## [Input]

[config.mk]
export PLATFORM = sky130hd
export DESIGN_NAME = color_playback_sequencer_flat
export DESIGN_NICKNAME = d
export VERILOG_FILES = /design/src/rtl/color_playback_sequencer_if.sv /design/src/rtl/color_playback_sequencer.sv /design/src/flat_wrapper.sv
export SDC_FILE = /design/constraint.sdc
export NUM_CORES = 1
export LEC_CHECK = 0
export CORE_ASPECT_RATIO = 0.75
export CORE_MARGIN = 1.5
export CORE_UTILIZATION = 38
export DETAILED_ROUTE_END_ITERATION = 10
export GPL_ROUTABILITY_DRIVEN = 0
export HOLD_SLACK_MARGIN = 0.05
export SYNTH_ARGS = -nofsm -noshare
export SYNTH_HDL_FRONTEND = slang
export SYNTH_SLANG_ARGS = --single-unit
[constraint.sdc]
create_clock -name CLK -period 10.05 [get_ports CLK]
set_clock_uncertainty 0.2 [all_clocks]
set_input_delay 2.5125 -clock CLK [delete_from_list [all_inputs] [get_ports CLK]]
set_output_delay 2.5125 -clock CLK [all_outputs]
set_load 0.02 [all_outputs]
[src/rtl/color_playback_sequencer_if.sv]
// Pattern write, playback handshake and LED/tone outputs of the Simon
// playback sequencer. master = game FSM side, slave = sequencer side.
interface color_playback_sequencer_if;
  logic       wr_en;
  logic [2:0] wr_addr;
  logic [1:0] wr_color;
  logic       start;
  logic [2:0] last_index;
  logic [2:0] level;
  logic       abort;
  logic       busy;
  logic       done;
  logic [2:0] index;
  logic [2:0] note;
  logic       LED16_R;
  logic       LED16_G;
  logic       LED16_B;

  modport master (
    output wr_en, wr_addr, wr_color,
    output start, last_index, level, abort,
    input  busy, done, index, note,
    input  LED16_R, LED16_G, LED16_B
  );

  modport slave (
    input  wr_en, wr_addr, wr_color,
    input  start, last_index, level, abort,
    output busy, done, index, note,
    output LED16_R, LED16_G, LED16_B
  );
endinterface

[src/rtl/color_playback_sequencer.sv]
// Plays pattern entries 0..last_index on the RGB LED and tone code,
// one on/off period per entry; period shrinks with level.
// Ports: CLK, RST (sync, active high), bus (slave modport): pattern
// write (wr_*), start/last_index/level/abort in; busy/done/index,
// note, LED16_R/G/B out. All outputs are registered.
module color_playback_sequencer #(
  parameter int unsigned DEPTH       = 8,
  parameter int unsigned BASE_PERIOD = 100000000,
  parameter int unsigned STEP        = 13333333,
  parameter int unsigned MIN_PERIOD  = 20000000
) (
  input logic                         CLK,
  input logic                         RST,
  color_playback_sequencer_if.slave   bus
);

  typedef enum logic [1:0] {
    S_IDLE,
    S_ON,
    S_OFF,
    S_DONE
  } state_e;

  localparam logic [2:0] NOTE_SIL = 3'd5;

  state_e      state_q, state_d;
  logic [1:0]  mem_q [DEPTH];
  logic [1:0]  mem_d [DEPTH];
  logic [31:0] timer_q, timer_d;
  logic [31:0] half_q, half_d;
  logic [31:0] off_q, off_d;
  logic [2:0]  last_q, last_d;
  logic [2:0]  idx_q, idx_d;
  logic        busy_q, busy_d;
  logic        done_q, done_d;
  logic [2:0]  note_q, note_d;
  logic [2:0]  rgb_q, rgb_d;

  logic [31:0] prod;
  logic [31:0] per;

  // {R,G,B,note} for a stored color
  function automatic logic [5:0] decode(input logic [1:0] c);
    logic [5:0] r;
    unique case (c)
      2'd0: r = {3'b100, 3'd0};
      2'd1: r = {3'b010, 3'd1};
      2'd2: r = {3'b001, 3'd2};
      2'd3: r = {3'b110, 3'd3};
    endcase
    return r;
  endfunction

  // Underflow and floor both clamp to MIN_PERIOD
  always_comb begin
    prod = 32'(bus.level) * STEP;
    if (prod > BASE_PERIOD ||
        (BASE_PERIOD - prod) < MIN_PERIOD)
      per = MIN_PERIOD;
    else
      per = BASE_PERIOD - prod;
  end

  always_comb begin
    state_d = state_q;
    mem_d   = mem_q;
    timer_d = timer_q;
    half_d  = half_q;
    off_d   = off_q;
    last_d  = last_q;
    idx_d   = idx_q;
    busy_d  = busy_q;
    done_d  = 1'b0;
    note_d  = note_q;
    rgb_d   = rgb_q;

    // Latches below read mem_q, so a same-edge write is not seen
    if (bus.wr_en)
      mem_d[bus.wr_addr] = bus.wr_color;

    unique case (state_q)
      S_IDLE: begin
        if (bus.start && !bus.abort) begin
          state_d         = S_ON;
          idx_d           = 3'd0;
          timer_d         = 32'd0;
          half_d          = per >> 1;
          off_d           = per - (per >> 1);
          last_d          = bus.last_index;
          busy_d          = 1'b1;
          {rgb_d, note_d} = decode(mem_q[0]);
        end
      end
      S_ON: begin
        if (timer_q == half_q - 32'd1) begin
          state_d = S_OFF;
          timer_d = 32'd0;
          rgb_d   = 3'b000;
          note_d  = NOTE_SIL;
        end else begin
          timer_d = timer_q + 32'd1;
        end
      end
      S_OFF: begin
        if (timer_q == off_q - 32'd1) begin
          timer_d = 32'd0;
          if (idx_q == last_q) begin
            state_d = S_DONE;
            done_d  = 1'b1;
            busy_d  = 1'b0;
          end else begin
            state_d         = S_ON;
            idx_d           = idx_q + 3'd1;
            {rgb_d, note_d} = decode(mem_q[idx_q + 3'd1]);
          end
        end else begin
          timer_d = timer_q + 32'd1;
        end
      end
      S_DONE: begin
        state_d = S_IDLE;
        idx_d   = 3'd0;
      end
    endcase

    if (bus.abort && state_q != S_IDLE) begin
      state_d = S_IDLE;
      timer_d = 32'd0;
      idx_d   = 3'd0;
      busy_d  = 1'b0;
      done_d  = 1'b0;
      rgb_d   = 3'b000;
      note_d  = NOTE_SIL;
    end
  end

  always_ff @(posedge CLK) begin
    if (RST) begin
      state_q <= S_IDLE;
      for (int i = 0; i < DEPTH; i++)
        mem_q[i] <= 2'd0;
      timer_q <= 32'd0;
      half_q  <= 32'd0;
      off_q   <= 32'd0;
      last_q  <= 3'd0;
      idx_q   <= 3'd0;
      busy_q  <= 1'b0;
      done_q  <= 1'b0;
      note_q  <= NOTE_SIL;
      rgb_q   <= 3'b000;
    end else begin
      state_q <= state_d;
      mem_q   <= mem_d;
      timer_q <= timer_d;
      half_q  <= half_d;
      off_q   <= off_d;
      last_q  <= last_d;
      idx_q   <= idx_d;
      busy_q  <= busy_d;
      done_q  <= done_d;
      note_q  <= note_d;
      rgb_q   <= rgb_d;
    end
  end

  assign bus.busy    = busy_q;
  assign bus.done    = done_q;
  assign bus.index   = idx_q;
  assign bus.note    = note_q;
  assign bus.LED16_R = rgb_q[2];
  assign bus.LED16_G = rgb_q[1];
  assign bus.LED16_B = rgb_q[0];

endmodule

[src/flat_wrapper.sv]
// flat-port wrapper written by rule: the top's interface ports become plain ports
module color_playback_sequencer_flat 
#(
  parameter int unsigned DEPTH       = 8,
  parameter int unsigned BASE_PERIOD = 100000000,
  parameter int unsigned STEP        = 13333333,
  parameter int unsigned MIN_PERIOD  = 20000000
)
  (CLK, RST, bus_wr_en, bus_wr_addr, bus_wr_color, bus_start, bus_last_index, bus_level, bus_abort, bus_busy, bus_done, bus_index, bus_note, bus_LED16_R, bus_LED16_G, bus_LED16_B);
  color_playback_sequencer_if bus_i ();
  input logic CLK;
  input logic RST;
  input wire logic [$bits(bus_i.wr_en)-1:0] bus_wr_en;
  input wire logic [$bits(bus_i.wr_addr)-1:0] bus_wr_addr;
  input wire logic [$bits(bus_i.wr_color)-1:0] bus_wr_color;
  input wire logic [$bits(bus_i.start)-1:0] bus_start;
  input wire logic [$bits(bus_i.last_index)-1:0] bus_last_index;
  input wire logic [$bits(bus_i.level)-1:0] bus_level;
  input wire logic [$bits(bus_i.abort)-1:0] bus_abort;
  output wire logic [$bits(bus_i.busy)-1:0] bus_busy;
  output wire logic [$bits(bus_i.done)-1:0] bus_done;
  output wire logic [$bits(bus_i.index)-1:0] bus_index;
  output wire logic [$bits(bus_i.note)-1:0] bus_note;
  output wire logic [$bits(bus_i.LED16_R)-1:0] bus_LED16_R;
  output wire logic [$bits(bus_i.LED16_G)-1:0] bus_LED16_G;
  output wire logic [$bits(bus_i.LED16_B)-1:0] bus_LED16_B;
  assign bus_i.wr_en = bus_wr_en;
  assign bus_i.wr_addr = bus_wr_addr;
  assign bus_i.wr_color = bus_wr_color;
  assign bus_i.start = bus_start;
  assign bus_i.last_index = bus_last_index;
  assign bus_i.level = bus_level;
  assign bus_i.abort = bus_abort;
  assign bus_busy = bus_i.busy;
  assign bus_done = bus_i.done;
  assign bus_index = bus_i.index;
  assign bus_note = bus_i.note;
  assign bus_LED16_R = bus_i.LED16_R;
  assign bus_LED16_G = bus_i.LED16_G;
  assign bus_LED16_B = bus_i.LED16_B;
  color_playback_sequencer #(.DEPTH(DEPTH), .BASE_PERIOD(BASE_PERIOD), .STEP(STEP), .MIN_PERIOD(MIN_PERIOD)) u_core (.CLK(CLK), .RST(RST), .bus(bus_i));
endmodule
Yosys cells after proc, flatten, opt, wreduce, memory -nomap -nowiden
Index checks and enable logic that the tools add are counted.

operators by class
  multipliers = 1
  reduce and logical (&&, ||, !) cells = 20
  bitwise gates (word level) = 4
  order comparisons = 5
  multiplexer cells = 37
  eq/ne operators = 17
  $add $sub $neg = 6

operators by type and width
  operator                                                                number
  32-bit 2-to-1 mux                                                       4
  32-bit case mux with 3 select lines                                     1
  32-bit == test                                                          2
  6-bit case mux with 4 select lines                                      2
  3-bit 2-to-1 mux                                                        11
  32-bit by 1-bit adder with 32-bit output, second input constant         1
  32-bit by 25-bit < comparator with 1-bit output, second input constant  1
  31-bit by 1-bit subtractor with 32-bit output, second input constant    1
  32-bit by 1-bit subtractor with 32-bit output, second input constant    1
  32-bit by 31-bit subtractor with 32-bit output                          1
  27-bit by 27-bit subtractor with 28-bit output, first input constant    1
  27-bit greater-than comparator, second input constant                   1
  3-bit by 24-bit multiplier with 27-bit output, second input constant    1
  3-bit case mux with 3 select lines                                      3
  16-bit bitwise mux                                                      1
  2-bit 2-to-1 mux                                                        7
  2-bit == test, second input constant                                    6
  4-bit greater-or-equal comparator, second input constant                2
  2-bit by 1-bit != test with 1-bit output, second input constant         4
  3-bit inverter with 4-bit output                                        2
  2-bit case mux with 4 select lines                                      1
  4-bit AND reduction                                                     2
  2-bit binary-select mux with 3-bit select                               1
  2-bit demux with 3-bit select                                           1
  19 further kinds                                                        32

storage, ports and cells
  register bits after elaboration = 127
  input bits = 16
  output and inout port bits = 11
  word-level logic and storage cells = 108

Logic depth before layout (Yosys ltp)
  depth after elaboration = 10
  gate-level depth with buffers = 34
  mapped depth without buffers = 30

Worst setup path before layout
OpenSTA, ideal clock, no wires.

  path kind = input -> register
  start point = input port bus_level[0]
  end point = register u_core.off_q[25]
  data required time = 9.734 ns
  library setup time = 0.116 ns
  stages = 31
  data arrival time = 8.907 ns
  setup slack = 0.827 ns
  path buffers = 4
  cell sequence = buf_2 inv_1 ha_1 buf_2 inv_1 ha_1 buf_2 inv_1 and3_1 a211oi_2 o21ai_0 o211a_1 or3_1 xor2_1 a41oi_2 o21a_4 buf_2 and2_1 ha_1 nor2b_1 o21ai_0 a21oi_1 o21ai_0 a21o_1 a2111oi_0 o21ai_0 a21oi_1 o41ai_1 o211ai_2 a311o_1 a41o_1

on the way
  word-level cells in the longest chain between the ends = 6
  elaborated cells between the ends (all ways) = 7
  classes of those cells = 2 x add/sub; 1 x mul; 2 x order compare; 1 x mux; 1 x reduce/logical

RTL lines
  item                                              line                                                            text
  from (decl)                                       flat_wrapper.sv:18                                              input wire logic [$bits(bus_i.level)-1:0] bus_level;
  3-bit by 24-bit multiplier with 27-bit output *   color_playback_sequencer.sv:56                                  prod = 32'(bus.level) * STEP;
  27-bit by 27-bit subtractor with 28-bit output    color_playback_sequencer.sv:58, color_playback_sequencer.sv:61
  32-bit by 25-bit < comparator with 1-bit output   color_playback_sequencer.sv:58                                  (BASE_PERIOD - prod) < MIN_PERIOD)
  1-bit logical OR                                  color_playback_sequencer.sv:57                                  if (prod > BASE_PERIOD ||
  32-bit 2-to-1 mux *                               color_playback_sequencer.sv:57
  via u_core.per[1]                                 color_playback_sequencer.sv:40                                  logic [31:0] per;
  32-bit by 31-bit subtractor with 32-bit output *  color_playback_sequencer.sv:88                                  off_d = per - (per >> 1);
  to (signal assigned)                              color_playback_sequencer.sv:144                                 off_q <= 32'd0;
  to (signal assigned)                              color_playback_sequencer.sv:156                                 off_q <= off_d;
  to (decl)                                         color_playback_sequencer.sv:31                                  logic [31:0] off_q, off_d;

The timed path passes the listed nets; every way through them passes the cells marked *.
A chain may end at the register's enable or synchronous reset.

Worst setup path after layout
  start point = input port bus_level[0]
  end point = register u_core.off_q[28]

Same word-level chain as after synthesis.

==> impl_metrics.toml <==
[outcome]
outcome = "finished clean"

[cells_and_area]
fillCellCount = 2702
area_growth_syn_to_layout_pct = 13.7
fin_util_pct = 43.7
design_area_um2 = 11800
diodes = 0
ff_latch_area_um2 = 2440
nets = 1455
multi_input_area_um2 = 7420
drive_gt1_share_pct = 10.8

[global_routing]
grt_usage_pct = 20.0
grt_max_degree = 66
grt_pass1_wl_um = 46400
grt_pass1_vias = 8809
overflow = 0
antenna_found_initial = 0

[sta]
period_minus_slack_ns = 9.58
max_clock_freq_mhz = 104
slew_violations = 0
setup_violations = 0
hold_violations = 0
relSlewSlack_pct = 29.9
worst_slew_pin_slew_ns = 1.04
post-route-period-util_pct = 95.3

[floorplanning]
core-area_um2 = 26900
dieArea_um2 = 28200
fp.dieW_um = 193
rows = 52
fp.dieH_um = 146
initial_core_util_pct = 38.5
ios = 27

[detailed_routing]
drtAntennaViolNets = 0
post-route-drc-count = 0
drtIter0Drc = 754
wl_per_cell_um = 15.9
firstDrtPassIters = 5
num_vias = 9646
drt-total-wl_um = 27700
vias_per_cell = 5.53

[hold_path]
hold_path_class = "flop to flop"

[yosys]
seq_area_frac_synth_pct = 23.6
synthesis.instances = 1352
syn-cell-area_um2 = 10300
synth_top_cell_area_share_pct = 23.6
ys_types = 86
synth-edff-count = 0
ys_seq_elements = 122
ys_async_sr_fraction_pct = 0
syn_avg_cell_area_um2 = 7.65
ys.flop_type = "dfxtp_1"
synthTopCellsByArea = "dfxtp_1 24%, ha_1 6.8%, xnor2_1 6.4%"
yosysTopAreaCell = "dfxtp_1"
synth.net_count = 1427
yosysWarnings = 0

[placed_design]
place_area_um2 = 11100
io_buffers = 26
hpwlAfterDp_um = 21400

[clock_tree]
cts.sinks = 122
worstSkewPairLatency_ns = 0.42
numCtsBuffers = 17
hold_buffers = 0
cts.clk_slew.worst_paths_ns = 0.06
cts_tree = "yes"
cts.htree.levels = 4
cts-root-buf = "clkbuf_16"
clockBufferDepth = 2

[critical_path]
worstSetupStartpointType = "primary input"
end_kind = "flop"
slowest_delay_ns = 0.65
cp_common_cell = "a21oi_1"
cp_slowest_cell = "or4b_2"
cp_max_fo = 11
required_ns = 10.12
worstSetupPathType = "primary input to flop"
worstPathArrival_ns = 9.65

[flow_run]
drv_cap = 0

[power]
ir_drop_v = 0.000144
leakagePower_nw = 4.67
power_density_nw_per_um2 = 217
[critical path: cells and delay by family]
kind            cells  cell delay [ns]
compound gates     16             3.16
fa+ha+maj           4             1.32
buf+inv             4             0.83
mux                 1             0.21
simple gates        6             1.60
[Yosys cell counts (41+ instances only)]
cell type,number
a21oi_1,94
clkbuf_1,47
dfxtp_1,122
ha_1,56
inv_1,55
nand2_1,153
nand3_1,44
nor2_1,137
nor3_1,41
o21ai_0,46
xnor2_1,75
xor2_1,71
[state kept, by name (all words and copies together), names as in the netlist]
| name | count |
|---|---|
| u_core.off_q | 31 |
| u_core.last_q | 3 |
| u_core.bus.done | 1 |
| u_core.timer_q | 32 |
| u_core.bus.busy | 1 |
| u_core.bus.note | 3 |
| u_core.half_q | 27 |
| u_core.mem_q | 16 |
| u_core.state_q | 2 |
| u_core.rgb_q | 3 |
| u_core.bus.index | 3 |
[report_power, final]
part | total, mW | leakage [nW] | internal (mW) | switching (mW)
Clock | 0.574 | 0.258 | 0.348 | 0.226
Sequential | 0.615 | 0.991 | 0.541 | 0.0738
Combinational | 1.36 | 3.42 | 0.563 | 0.797
[per-layer routing]
| layer | wire (µm) | global-route usage [%] | vias up |
|---|---|---|---|
| li1 | - | - | 4858 |
| met1 | 14700 | 31.1 | 4510 |
| met2 | 11100 | 28.4 | 265 |
| met3 | 1680 | 3.87 | 13 |
| met4 | 201 | 3.70 | 0 |
| met5 | 0 | 0 | - |
[through the flow]
step / setup WS, ns / instances / power (mW) / TNS (ns) / hold WS (ns)
global placement: 0.0964 / 1710 / 1.93 / 0 / 0.254
detailed placement: -0.0444 / 1710 / 1.94 / -0.0972 / 0.258
CTS: 0.347 / 1742 / 2.53 / 0 / 0.266
global route: -0.00192 / 1744 / 2.75 / -0.00192 / 0.308
floorplan: 0.827 / 1352 / 1.62 / 0 / 0.245
finish: 0.472 / 1744 / 2.55 / 0 / 0.267
[final timing paths]
| check | cells after the start | endpoint | slack [ns] | start |
|---|---|---|---|---|
| hold reg to reg | 2 | u_core.last_q[0] | 0.27 | u_core.last_q[0] |
| setup / recovery | 31 | u_core.off_q[28] | 0.47 | bus_level[0] |
| hold / removal | 2 | u_core.last_q[0] | 0.27 | u_core.last_q[0] |
| setup reg to reg | 13 | u_core.rgb_q[0] | 5.40 | u_core.half_q[3] |
[cells in the final DEF (no fill, tap or decap), drive strengths merged, types with 28 or more instances in the layout]
master and count:
xor2 71, nand3 45, nand2 153, inv 56, ha 56, xnor2 76
mux2i 32, o21ai 50, a21oi 97, buf 60, nor3 45, dfxtp 122
nor2 137, nand4 28
[cell families (layout without fill, tap and decap cells)]
logic type	after synthesis	count (layout)	share of synthesized area (%)
compound gates	293	293	19.5
buf+inv	131	172	5.17
flops	122	122	23.6
fa+ha+maj	59	59	7.36
xor+xnor	147	147	12.5
mux	41	41	4.52
simple gates	559	559	27.3
[area by class of cell]
| type | instances | area share [%] |
|---|---|---|
| repair buffers | 85 | 5.96 |
| clock inverters | 9 | 0.788 |
| multi-input cells | 1099 | 63.1 |
| inverters | 55 | 1.76 |
| clock buffers | 23 | 3.90 |
| well taps | 351 | 3.74 |
| flip-flops and latches | 122 | 20.8 |
[repair_timing]
item	4_1_cts	5_1_grt
endpoints found under the setup margin	0	11
setup buffers	0	2
gates resized for setup	0	13
No activity file was read; power rests on OpenSTA's default activity.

## [Required work]
"else" is the string to look for; please copy every line of the records above where it appears.

## [Exercise response]
    else
        end else begin
          end else begin
        end else begin
    end else begin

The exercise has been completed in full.